Enquanto acompanhamos as cerimónias fúnebres do Papa que nos deixou marcadas as palavras para o envolvimento de “todos, todos, todos”, no sentido da participação na resolução dos problemas, satisfação dos anseios e dirimir dos conflitos neste “Cuidar da casa comum” (Laudato Si), em jeito de homenagem do Algarve, permitam-me lembrar o momento de alegria e compromisso que há 10 anos,  fazia inaugurar, em Quarteira, uma nova via principal com o seu nome, em que participaram o nosso Bispo da Diocese, Dom Manuel Neto Quintas e o, então, Embaixador Argentino Jorge Arguello, a Avenida Papa Francisco.

Já nessa altura o ensejo justificativo da atribuição toponímica era, antecipo de memória, a Ecologia. Os princípios locais que norteavam e norteiam esta(s) autarquia(s) envolvidas, para o respeito pelo ambiente, pelo modo de vida mais saudável, pela diminuição de impactos negativos nas comunidades de proximidade e pelo seu envolvimento pelos valores que já então o Papa Francisco exaltava pelo mundo e concluía em encíclicas e cartas sobre a visão da Igreja sobre o bem comum, a fé e a amizade social, as periferias, expressando muitas das suas preocupações na defesa do planeta ou a luta por uma economia justa.

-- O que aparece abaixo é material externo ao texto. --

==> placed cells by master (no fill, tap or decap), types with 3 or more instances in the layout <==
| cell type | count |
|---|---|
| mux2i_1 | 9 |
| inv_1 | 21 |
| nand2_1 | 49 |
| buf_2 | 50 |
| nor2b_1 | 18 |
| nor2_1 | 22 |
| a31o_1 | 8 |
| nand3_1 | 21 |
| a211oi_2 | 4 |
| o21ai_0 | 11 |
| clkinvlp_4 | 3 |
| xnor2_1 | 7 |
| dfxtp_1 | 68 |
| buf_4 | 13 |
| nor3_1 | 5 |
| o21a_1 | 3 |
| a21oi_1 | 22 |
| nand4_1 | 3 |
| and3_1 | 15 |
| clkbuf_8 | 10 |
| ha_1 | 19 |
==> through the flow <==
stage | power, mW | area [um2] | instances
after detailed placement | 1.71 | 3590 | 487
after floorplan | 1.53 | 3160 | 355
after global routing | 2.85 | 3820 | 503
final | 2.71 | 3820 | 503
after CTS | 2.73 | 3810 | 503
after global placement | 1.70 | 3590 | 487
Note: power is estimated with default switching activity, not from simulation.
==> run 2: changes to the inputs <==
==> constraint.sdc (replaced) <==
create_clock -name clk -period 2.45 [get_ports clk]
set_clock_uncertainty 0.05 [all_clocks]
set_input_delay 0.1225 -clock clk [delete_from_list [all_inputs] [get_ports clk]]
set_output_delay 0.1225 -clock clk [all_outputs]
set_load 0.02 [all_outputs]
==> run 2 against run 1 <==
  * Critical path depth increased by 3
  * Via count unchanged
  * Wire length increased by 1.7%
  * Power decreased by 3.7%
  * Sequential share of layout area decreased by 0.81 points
**src/rtl/bpr_pkg.sv**
```systemverilog
// Package: shared types for the radix-4 array multiplier.
// Assumes nothing beyond IEEE 1800-2017 packed structs.
package bpr_pkg;

    // Recoded digit: magnitude select plus sign
    typedef struct packed {
        logic neg;   // digit is negative
        logic one;   // magnitude 1
        logic two;   // magnitude 2
    } bpr_digit_t;

endpackage

```
**src/rtl/bpr_recode.sv**
```systemverilog
// Module: bpr_recode
// Turns one multiplier triplet (upper bit, lower bit, bit below) into a
// signed radix-4 digit. Assumes the caller supplies 0 for the bit below
// bit 0. The codes 000 and 111 both give zero with the sign cleared.
module bpr_recode
    import bpr_pkg::*;
(
    input  logic [2:0] trip_i,
    output bpr_digit_t dig_o
);

    // Decode the triplet into sign and magnitude selects
    always_comb begin
        dig_o.neg = trip_i[2] & ~(trip_i[1] & trip_i[0]);
        dig_o.one = trip_i[1] ^ trip_i[0];
        dig_o.two = (trip_i[2] & ~trip_i[1] & ~trip_i[0]) |
                    (~trip_i[2] & trip_i[1] & trip_i[0]);
    end

    // Guard: at most one magnitude select, and no negative zero
    always_comb begin
        p_sel_onehot_r2: assert ($onehot0({dig_o.one, dig_o.two}))
            else $error("recode: both magnitude selects active");
        p_no_neg_zero_r2: assert (!(dig_o.neg && !dig_o.one && !dig_o.two))
            else $error("recode: negative sign on zero digit");
    end

endmodule

```
**src/rtl/bpr_cla4.sv**
```systemverilog
// Module: bpr_cla4
// One adder slice of a row. Every internal carry is formed in lookahead
// form from the slice's generate/propagate terms and the carry in.
// Assumes W is small (default 4), since the lookahead terms grow as W^2.
module bpr_cla4 #(
    parameter int W = 4
) (
    input  logic [W-1:0] a_i,
    input  logic [W-1:0] b_i,
    input  logic         cin_i,
    output logic [W-1:0] sum_o,
    output logic         cout_o
);

    logic [W-1:0] gen;
    logic [W-1:0] prop;
    logic [W:0]   carry;

    // Generate and propagate terms per bit
    always_comb begin
        gen  = a_i & b_i;
        prop = a_i ^ b_i;
    end

    // Lookahead carries: each carry expanded directly from gen/prop/cin
    always_comb begin
        logic term;
        logic cnext;
        carry[0] = cin_i;
        for (int i = 0; i < W; i++) begin
            term = cin_i;
            for (int j = 0; j <= i; j++) term = term & prop[j];
            cnext = term;
            for (int j = 0; j <= i; j++) begin
                term = gen[j];
                for (int k = j + 1; k <= i; k++) term = term & prop[k];
                cnext = cnext | term;
            end
            carry[i+1] = cnext;
        end
    end

    // Sum bits and slice carry out
    always_comb begin
        sum_o  = prop ^ carry[W-1:0];
        cout_o = carry[W];
    end

    // Guard: slice result matches plain addition
    always_comb begin
        p_slice_sum_r4: assert ({cout_o, sum_o} ==
                                ({1'b0, a_i} + {1'b0, b_i} + {{W{1'b0}}, cin_i}))
            else $error("slice: lookahead sum mismatch");
    end

endmodule

```
**src/rtl/bpr_row.sv**
```systemverilog
// Module: bpr_row
// One row of the array. It recodes its triplet and selects 0, M or 2M,
// inverting the summand and injecting a carry for negative digits. It then
// adds the summand to the incoming partial-product window through a chain
// of lookahead slices. Assumes AW >= N+2, so that +/-2M and the running
// value fit in the window without overflow.
module bpr_row
    import bpr_pkg::*;
#(
    parameter int N       = 16,
    parameter int SLICE_W = 4,
    parameter int CELLS   = 5,
    parameter int AW      = CELLS * SLICE_W
) (
    input  logic [AW-1:0] h_i,
    input  logic [N-1:0]  mc_i,
    input  logic [2:0]    trip_i,
    output logic [AW-1:0] sum_o
);

    bpr_digit_t         dig;
    logic [AW-1:0]      mx;
    logic [AW-1:0]      sel;
    logic [AW-1:0]      opnd;
    logic [CELLS:0]     cc;

    bpr_recode u_recode (
        .trip_i (trip_i),
        .dig_o  (dig)
    );

    // Sign-extend the multiplicand and pick the summand magnitude
    always_comb begin
        mx   = {{(AW-N){mc_i[N-1]}}, mc_i};
        sel  = dig.two ? (mx << 1) : (dig.one ? mx : '0);
        opnd = dig.neg ? ~sel : sel;
    end

    // Carry into the lowest slice completes the two's-complement negation
    assign cc[0] = dig.neg;

    for (genvar c = 0; c < CELLS; c++) begin : g_cell
        bpr_cla4 #(.W(SLICE_W)) u_cell (
            .a_i    (h_i[c*SLICE_W +: SLICE_W]),
            .b_i    (opnd[c*SLICE_W +: SLICE_W]),
            .cin_i  (cc[c]),
            .sum_o  (sum_o[c*SLICE_W +: SLICE_W]),
            .cout_o (cc[c+1])
        );
    end

    // Guard: row result equals incoming value plus digit times multiplicand
    always_comb begin
        logic signed [2:0]    dref;
        logic signed [AW-1:0] dext;
        logic signed [AW-1:0] mref;
        logic signed [AW-1:0] rref;
        logic                 top_c;
        unique case (trip_i)
            3'b001, 3'b010: dref = 3'sd1;
            3'b011:         dref = 3'sd2;
            3'b100:         dref = -3'sd2;
            3'b101, 3'b110: dref = -3'sd1;
            default:        dref = 3'sd0;
        endcase
        dext  = {{(AW-3){dref[2]}}, dref};
        mref  = $signed({{(AW-N){mc_i[N-1]}}, mc_i});
        rref  = $signed(h_i) + mref * dext;
        top_c = cc[CELLS];
        p_row_sum_r3: assert (sum_o == rref)
            else $error("row: sum mismatch (top carry %0b)", top_c);
    end

endmodule

```
**src/rtl/bpr_mult.sv**
```systemverilog
// Module: bpr_mult (top)
// Signed N x N multiplier built as a chain of N/2 recoded rows. Row r
// handles multiplier pair r. Its output window is shifted right by two, and
// its two lowest bits retire into the low half of the product. A register
// stage follows every PIPE_EVERY rows (0 = fully combinational). The
// operands travel with the data, so a new pair can enter every cycle.
// Assumes N is even.
module bpr_mult #(
    parameter int N          = 16,
    parameter int SLICE_W    = 4,
    parameter int PIPE_EVERY = 4
) (
    input  logic            clk,
    input  logic            rst_n,
    input  logic [N-1:0]    mcand_i,
    input  logic [N-1:0]    mplier_i,
    output logic [2*N-1:0]  product_o
);

    localparam int ROWS  = N / 2;
    localparam int PW    = 2 * N;
    localparam int HW    = N + 2;
    localparam int CELLS = (HW + SLICE_W - 1) / SLICE_W;
    localparam int AW    = CELLS * SLICE_W;
    localparam int PDIV  = (PIPE_EVERY > 0) ? PIPE_EVERY : 1;

    // Chain between rows: window, retired bits, and operands carried along
    logic [AW-1:0] h_in [ROWS+1];
    logic [N-1:0]  lo   [ROWS+1];
    logic [N-1:0]  mc   [ROWS+1];
    logic [N:0]    mq   [ROWS+1];

    assign h_in[0] = '0;
    assign lo[0]   = '0;
    assign mc[0]   = mcand_i;
    assign mq[0]   = {mplier_i, 1'b0};

    for (genvar r = 0; r < ROWS; r++) begin : g_row
        logic [AW-1:0] row_sum;
        logic [AW-1:0] h_nx;
        logic [N-1:0]  lo_nx;

        bpr_row #(
            .N       (N),
            .SLICE_W (SLICE_W),
            .CELLS   (CELLS),
            .AW      (AW)
        ) u_row (
            .h_i    (h_in[r]),
            .mc_i   (mc[r]),
            .trip_i (mq[r][2*r +: 3]),
            .sum_o  (row_sum)
        );

        // Retire two settled bits and shift the window right by two
        always_comb begin
            h_nx = {{2{row_sum[AW-1]}}, row_sum[AW-1:2]};
            lo_nx = lo[r];
            lo_nx[2*r +: 2] = row_sum[1:0];
        end

        if ((PIPE_EVERY > 0) && (((r + 1) % PDIV) == 0)) begin : g_stage
            logic [AW-1:0] h_q;
            logic [N-1:0]  lo_q;
            logic [N-1:0]  mc_q;
            logic [N:0]    mq_q;

            // Stage register: clears on reset, otherwise captures the row outputs
            always_ff @(posedge clk) begin
                if (!rst_n) begin
                    h_q  <= '0;
                    lo_q <= '0;
                    mc_q <= '0;
                    mq_q <= '0;
                end else begin
                    h_q  <= h_nx;
                    lo_q <= lo_nx;
                    mc_q <= mc[r];
                    mq_q <= mq[r];
                end
            end

            assign h_in[r+1] = h_q;
            assign lo[r+1]   = lo_q;
            assign mc[r+1]   = mc_q;
            assign mq[r+1]   = mq_q;
        end else begin : g_pass
            assign h_in[r+1] = h_nx;
            assign lo[r+1]   = lo_nx;
            assign mc[r+1]   = mc[r];
            assign mq[r+1]   = mq[r];
        end
    end

    // Assemble the product: high half from the window, low half retired
    assign product_o = {h_in[ROWS][N-1:0], lo[ROWS]};

    // Guard: output equals the product of the operands that travelled with it
    always_comb begin
        logic signed [PW-1:0] pref;
        pref = $signed(mc[ROWS]) * $signed(mq[ROWS][N:1]);
        p_product_match_r1: assert (product_o == pref)
            else $error("top: product mismatch");
        p_high_sign_r1: assert (h_in[ROWS][AW-1:N] == {(AW-N){product_o[PW-1]}})
            else $error("top: window sign bits disagree with product sign");
    end

endmodule

```
**config.mk**
```make
export PLATFORM = sky130hd
export DESIGN_NAME = enc_cfg_seq
export DESIGN_NICKNAME = d
export VERILOG_FILES = /design/src/rtl/enc_cfg_pkg.sv /design/src/rtl/enc_pg_rise.sv /design/src/rtl/enc_cfg_xact.sv /design/src/rtl/enc_poll_timer.sv /design/src/rtl/enc_cfg_fsm.sv /design/src/rtl/enc_cfg_seq.sv
export SDC_FILE = /design/constraint.sdc
export NUM_CORES = 1
export LEC_CHECK = 0
export BUFFER_PORTS_ARGS = -buffer_cell sky130_fd_sc_hd__buf_2
export CAP_MARGIN = 10
export CORE_MARGIN = 1.5
export CORE_UTILIZATION = 35
export CTS_CLUSTER_SIZE = 14
export DETAILED_ROUTE_END_ITERATION = 7
export GPL_TIMING_DRIVEN = 0
export PLACE_DENSITY_LB_ADDON = 0.1
export RECOVER_POWER = 100
export SLEW_MARGIN = 20
export SYNTH_ARGS = -nofsm -noshare
export SYNTH_HDL_FRONTEND = slang
export SYNTH_SLANG_ARGS = --single-unit
```
**constraint.sdc**
```tcl
create_clock -name clk_i -period 3.69 [get_ports clk_i]
set_clock_uncertainty 0.1 [all_clocks]
set_input_delay 0.369 -clock clk_i [delete_from_list [all_inputs] [get_ports clk_i]]
set_output_delay 0.369 -clock clk_i [all_outputs]
set_load 0.05 [all_outputs]
```
**src/rtl/enc_cfg_pkg.sv**
```systemverilog
package enc_cfg_pkg;

  typedef enum logic [3:0] {
    ST_IDLE,
    ST_BASE,
    ST_RANGE,
    ST_RES,
    ST_IPO,
    ST_TRI_CLR,
    ST_ARM,
    ST_RUN,
    ST_POLL,
    ST_OUT
  } seq_state_e;

  function automatic logic [7:0] put_bit(input logic [7:0] v, input logic [2:0] pos,
                                         input logic b);
    logic [7:0] r;
    r = v;
    r[pos] = b;
    return r;
  endfunction

endpackage

```
**src/rtl/enc_pg_rise.sv**
```systemverilog
module enc_pg_rise (
  input  logic clk_i,
  input  logic rst_ni,
  input  logic pgood_i,
  output logic rise_o
);
  logic pg_q;

  always_ff @(posedge clk_i or negedge rst_ni) begin
    if (!rst_ni) pg_q <= 1'b0;
    else         pg_q <= pgood_i;
  end

  assign rise_o = pgood_i & ~pg_q;
endmodule

```
**src/rtl/enc_cfg_xact.sv**
```systemverilog
module enc_cfg_xact #(
  parameter int unsigned ADDR_W = 8
) (
  input  logic              clk_i,
  input  logic              rst_ni,
  input  logic              issue_i,
  input  logic              we_i,
  input  logic [ADDR_W-1:0] addr_i,
  input  logic [7:0]        wdata_i,
  input  logic              ack_i,
  output logic              req_o,
  output logic              we_o,
  output logic [ADDR_W-1:0] addr_o,
  output logic [7:0]        wdata_o,
  output logic              cmpl_o
);
  always_ff @(posedge clk_i or negedge rst_ni) begin
    if (!rst_ni) begin
      req_o   <= 1'b0;
      we_o    <= 1'b0;
      addr_o  <= '0;
      wdata_o <= '0;
    end else if (req_o) begin
      if (ack_i) req_o <= 1'b0;
    end else if (issue_i) begin
      req_o   <= 1'b1;
      we_o    <= we_i;
      addr_o  <= addr_i;
      wdata_o <= wdata_i;
    end
  end

  assign cmpl_o = req_o & ack_i;
endmodule

```
**src/rtl/enc_poll_timer.sv**
```systemverilog
module enc_poll_timer #(
  parameter int unsigned LIMIT = 1024
) (
  input  logic clk_i,
  input  logic rst_ni,
  input  logic clr_i,
  input  logic inc_i,
  output logic last_o
);
  localparam int unsigned CW = (LIMIT < 2) ? 1 : $clog2(LIMIT);
  localparam logic [CW-1:0] LAST_V = CW'(LIMIT - 1);

  logic [CW-1:0] cnt_q;

  always_ff @(posedge clk_i or negedge rst_ni) begin
    if (!rst_ni)     cnt_q <= '0;
    else if (clr_i)  cnt_q <= '0;
    else if (inc_i)  cnt_q <= cnt_q + 1'b1;
  end

  assign last_o = (cnt_q == LAST_V);
endmodule

```
**src/rtl/enc_cfg_fsm.sv**
```systemverilog
module enc_cfg_fsm
  import enc_cfg_pkg::*;
#(
  parameter int unsigned ADDR_W      = 8,
  parameter int unsigned N_REGS      = 18,
  parameter logic [N_REGS*8-1:0] CFG_TABLE = '0,
  parameter int unsigned BASE_LAST   = 9,
  parameter int unsigned RANGE_FIRST = 10,
  parameter int unsigned RANGE_LAST  = 16,
  parameter int unsigned RES_ADDR    = 14,
  parameter int unsigned OE_ADDR     = 11,
  parameter int unsigned CTL_ADDR    = 17,
  parameter int unsigned STAT_ADDR   = 18,
  parameter int unsigned TRI_BIT     = 7,
  parameter int unsigned OUTLO_BIT   = 6,
  parameter int unsigned STOP_BIT    = 5,
  parameter int unsigned IPO_BIT     = 4,
  parameter int unsigned SUBRST_BIT  = 3
) (
  input  logic              clk_i,
  input  logic              rst_ni,
  input  logic              rise_i,
  input  logic              fine_en_i,
  input  logic              tri_mode_i,
  input  logic              xact_busy_i,
  input  logic              cmpl_i,
  input  logic              posok_i,
  input  logic              tmo_last_i,
  output logic              issue_o,
  output logic              we_o,
  output logic [ADDR_W-1:0] addr_o,
  output logic [7:0]        wdata_o,
  output logic              tmo_clr_o,
  output logic              tmo_inc_o,
  output logic              busy_o,
  output logic              done_o,
  output logic              err_o
);
  localparam logic [ADDR_W-1:0] BASE_LAST_A   = ADDR_W'(BASE_LAST);
  localparam logic [ADDR_W-1:0] RANGE_FIRST_A = ADDR_W'(RANGE_FIRST);
  localparam logic [ADDR_W-1:0] RANGE_LAST_A  = ADDR_W'(RANGE_LAST);
  localparam logic [ADDR_W-1:0] RES_A         = ADDR_W'(RES_ADDR);
  localparam logic [ADDR_W-1:0] OE_A          = ADDR_W'(OE_ADDR);
  localparam logic [ADDR_W-1:0] CTL_A         = ADDR_W'(CTL_ADDR);
  localparam logic [ADDR_W-1:0] STAT_A        = ADDR_W'(STAT_ADDR);
  localparam logic [2:0] TRI_P   = 3'(TRI_BIT);
  localparam logic [2:0] OUTLO_P = 3'(OUTLO_BIT);
  localparam logic [2:0] STOP_P  = 3'(STOP_BIT);
  localparam logic [2:0] IPO_P   = 3'(IPO_BIT);
  localparam logic [2:0] SUB_P   = 3'(SUBRST_BIT);

  localparam logic [7:0] CTL_TBL = CFG_TABLE[CTL_ADDR*8 +: 8];
  localparam logic [7:0] OE_TBL  = CFG_TABLE[OE_ADDR*8 +: 8];
  localparam logic [7:0] RES_TBL = CFG_TABLE[RES_ADDR*8 +: 8];
  localparam logic [7:0] IPO_VAL = put_bit(CTL_TBL, IPO_P, 1'b1);
  localparam logic [7:0] OE_REL  = put_bit(OE_TBL, TRI_P, 1'b0);

  seq_state_e        state_q;
  logic [ADDR_W-1:0] idx_q;
  logic              pend_q;
  logic              fine_q;
  logic              tri_q;

  logic [7:0] arm_val;
  logic [7:0] run_val;
  logic [7:0] idx_byte;

  function automatic logic [7:0] tbl_byte(input logic [ADDR_W-1:0] a);
    return CFG_TABLE[int'(a)*8 +: 8];
  endfunction

  assign arm_val  = put_bit(put_bit(IPO_VAL, SUB_P, 1'b1), OUTLO_P, tri_q);
  assign run_val  = put_bit(put_bit(arm_val, STOP_P, 1'b0), SUB_P, 1'b0);
  assign idx_byte = tbl_byte(idx_q);

  always_comb begin
    we_o    = 1'b1;
    addr_o  = idx_q;
    wdata_o = idx_byte;
    unique case (state_q)
      ST_BASE: ;
      ST_RANGE: if (idx_q == OE_A) wdata_o = put_bit(idx_byte, TRI_P, tri_q);
      ST_RES: begin
        addr_o  = RES_A;
        wdata_o = RES_TBL;
      end
      ST_IPO: begin
        addr_o  = CTL_A;
        wdata_o = IPO_VAL;
      end
      ST_TRI_CLR: begin
        addr_o  = OE_A;
        wdata_o = OE_REL;
      end
      ST_ARM: begin
        addr_o  = CTL_A;
        wdata_o = arm_val;
      end
      ST_RUN: begin
        addr_o  = CTL_A;
        wdata_o = run_val;
      end
      ST_POLL: begin
        we_o    = 1'b0;
        addr_o  = STAT_A;
        wdata_o = '0;
      end
      ST_OUT: begin
        addr_o  = tri_q ? OE_A : CTL_A;
        wdata_o = tri_q ? OE_REL : put_bit(run_val, OUTLO_P, 1'b1);
      end
      default: begin
        we_o    = 1'b0;
        wdata_o = '0;
      end
    endcase
  end

  assign issue_o   = (state_q != ST_IDLE) && !xact_busy_i && !pend_q;
  assign tmo_clr_o = cmpl_i && (state_q == ST_RUN);
  assign tmo_inc_o = cmpl_i && (state_q == ST_POLL) && !posok_i && !pend_q;

  always_ff @(posedge clk_i or negedge rst_ni) begin
    if (!rst_ni) begin
      state_q <= ST_IDLE;
      idx_q   <= '0;
      pend_q  <= 1'b0;
      fine_q  <= 1'b0;
      tri_q   <= 1'b0;
      busy_o  <= 1'b0;
      done_o  <= 1'b0;
      err_o   <= 1'b0;
    end else begin
      if (cmpl_i) begin
        if (pend_q) begin
          state_q <= ST_BASE;
          idx_q   <= '0;
          pend_q  <= 1'b0;
        end else begin
          unique case (state_q)
            ST_BASE: begin
              if (idx_q == BASE_LAST_A) begin
                if (fine_q) begin
                  state_q <= ST_RANGE;
                  idx_q   <= RANGE_FIRST_A;
                end else begin
                  state_q <= ST_RES;
                end
              end else begin
                idx_q <= idx_q + 1'b1;
              end
            end
            ST_RANGE: begin
              if (idx_q == RANGE_LAST_A) state_q <= ST_ARM;
              else                       idx_q   <= idx_q + 1'b1;
            end
            ST_RES:     state_q <= ST_IPO;
            ST_IPO:     state_q <= ST_TRI_CLR;
            ST_ARM:     state_q <= ST_RUN;
            ST_RUN:     state_q <= ST_POLL;
            ST_POLL: begin
              if (posok_i) begin
                state_q <= ST_OUT;
              end else if (tmo_last_i) begin
                state_q <= ST_IDLE;
                busy_o  <= 1'b0;
                err_o   <= 1'b1;
              end
            end
            ST_TRI_CLR, ST_OUT: begin
              state_q <= ST_IDLE;
              busy_o  <= 1'b0;
              done_o  <= 1'b1;
            end
            default: state_q <= ST_IDLE;
          endcase
        end
      end
      if (rise_i) begin
        busy_o <= 1'b1;
        done_o <= 1'b0;
        err_o  <= 1'b0;
        fine_q <= fine_en_i;
        tri_q  <= tri_mode_i;
        if (xact_busy_i && !cmpl_i) begin
          pend_q <= 1'b1;  // let the open handshake finish first
        end else begin
          state_q <= ST_BASE;
          idx_q   <= '0;
          pend_q  <= 1'b0;
        end
      end
    end
  end
endmodule

```
**src/rtl/enc_cfg_seq.sv**
```systemverilog
module enc_cfg_seq #(
  parameter int unsigned ADDR_W      = 8,
  parameter int unsigned N_REGS      = 18,
  parameter logic [N_REGS*8-1:0] CFG_TABLE =
    144'hA0_00_00_00_00_00_8E_00_00_18_09_60_C0_C0_C0_C0_A0_A0,
  parameter int unsigned BASE_LAST   = 9,
  parameter int unsigned RANGE_FIRST = 10,
  parameter int unsigned RANGE_LAST  = 16,
  parameter int unsigned RES_ADDR    = 14,
  parameter int unsigned OE_ADDR     = 11,
  parameter int unsigned CTL_ADDR    = 17,
  parameter int unsigned STAT_ADDR   = 18,
  parameter int unsigned TRI_BIT     = 7,
  parameter int unsigned OUTLO_BIT   = 6,
  parameter int unsigned STOP_BIT    = 5,
  parameter int unsigned IPO_BIT     = 4,
  parameter int unsigned SUBRST_BIT  = 3,
  parameter int unsigned POSOK_BIT   = 0,
  parameter int unsigned POLL_LIMIT  = 1024
) (
  input  logic              clk_i,
  input  logic              rst_ni,
  input  logic              pgood_i,
  input  logic              fine_en_i,
  input  logic              tri_mode_i,
  output logic              req_o,
  input  logic              ack_i,
  output logic              we_o,
  output logic [ADDR_W-1:0] addr_o,
  output logic [7:0]        wdata_o,
  input  logic [7:0]        rdata_i,
  output logic              busy_o,
  output logic              done_o,
  output logic              err_o
);
  localparam logic [2:0] POSOK_P = 3'(POSOK_BIT);

  logic              pg_rise;
  logic              issue;
  logic              cmpl;
  logic              nx_we;
  logic [ADDR_W-1:0] nx_addr;
  logic [7:0]        nx_wdata;
  logic              tmo_clr;
  logic              tmo_inc;
  logic              tmo_last;
  logic              posok;
  logic              unused_rdata;

  assign posok        = rdata_i[POSOK_P];
  assign unused_rdata = ^rdata_i;

  enc_pg_rise u_rise (
    .clk_i   (clk_i),
    .rst_ni  (rst_ni),
    .pgood_i (pgood_i),
    .rise_o  (pg_rise)
  );

  enc_cfg_fsm #(
    .ADDR_W      (ADDR_W),
    .N_REGS      (N_REGS),
    .CFG_TABLE   (CFG_TABLE),
    .BASE_LAST   (BASE_LAST),
    .RANGE_FIRST (RANGE_FIRST),
    .RANGE_LAST  (RANGE_LAST),
    .RES_ADDR    (RES_ADDR),
    .OE_ADDR     (OE_ADDR),
    .CTL_ADDR    (CTL_ADDR),
    .STAT_ADDR   (STAT_ADDR),
    .TRI_BIT     (TRI_BIT),
    .OUTLO_BIT   (OUTLO_BIT),
    .STOP_BIT    (STOP_BIT),
    .IPO_BIT     (IPO_BIT),
    .SUBRST_BIT  (SUBRST_BIT)
  ) u_fsm (
    .clk_i       (clk_i),
    .rst_ni      (rst_ni),
    .rise_i      (pg_rise),
    .fine_en_i   (fine_en_i),
    .tri_mode_i  (tri_mode_i),
    .xact_busy_i (req_o),
    .cmpl_i      (cmpl),
    .posok_i     (posok),
    .tmo_last_i  (tmo_last),
    .issue_o     (issue),
    .we_o        (nx_we),
    .addr_o      (nx_addr),
    .wdata_o     (nx_wdata),
    .tmo_clr_o   (tmo_clr),
    .tmo_inc_o   (tmo_inc),
    .busy_o      (busy_o),
    .done_o      (done_o),
    .err_o       (err_o)
  );

  enc_cfg_xact #(.ADDR_W(ADDR_W)) u_xact (
    .clk_i   (clk_i),
    .rst_ni  (rst_ni),
    .issue_i (issue),
    .we_i    (nx_we),
    .addr_i  (nx_addr),
    .wdata_i (nx_wdata),
    .ack_i   (ack_i),
    .req_o   (req_o),
    .we_o    (we_o),
    .addr_o  (addr_o),
    .wdata_o (wdata_o),
    .cmpl_o  (cmpl)
  );

  enc_poll_timer #(.LIMIT(POLL_LIMIT)) u_tmo (
    .clk_i  (clk_i),
    .rst_ni (rst_ni),
    .clr_i  (tmo_clr),
    .inc_i  (tmo_inc),
    .last_o (tmo_last)
  );
endmodule

```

Hoje, tendo presentes essas mensagens, ainda assim, o poder no mundo deriva para a sobre-exploração dos recursos e dos abusos sobre os mais pobres e indefesos pelos mais ricos e poderosos que dispõem de territórios, arrasam identidades culturais, anunciam desejos de horror como se salvíficos das agressões em curso com outras ainda piores, afinal por desrespeitarem um mínimo da dignidade humana e dos povos, seja em Gaza, seja na Ucrânia e outros locais que disputam e repartem como se fossem eles «Deus».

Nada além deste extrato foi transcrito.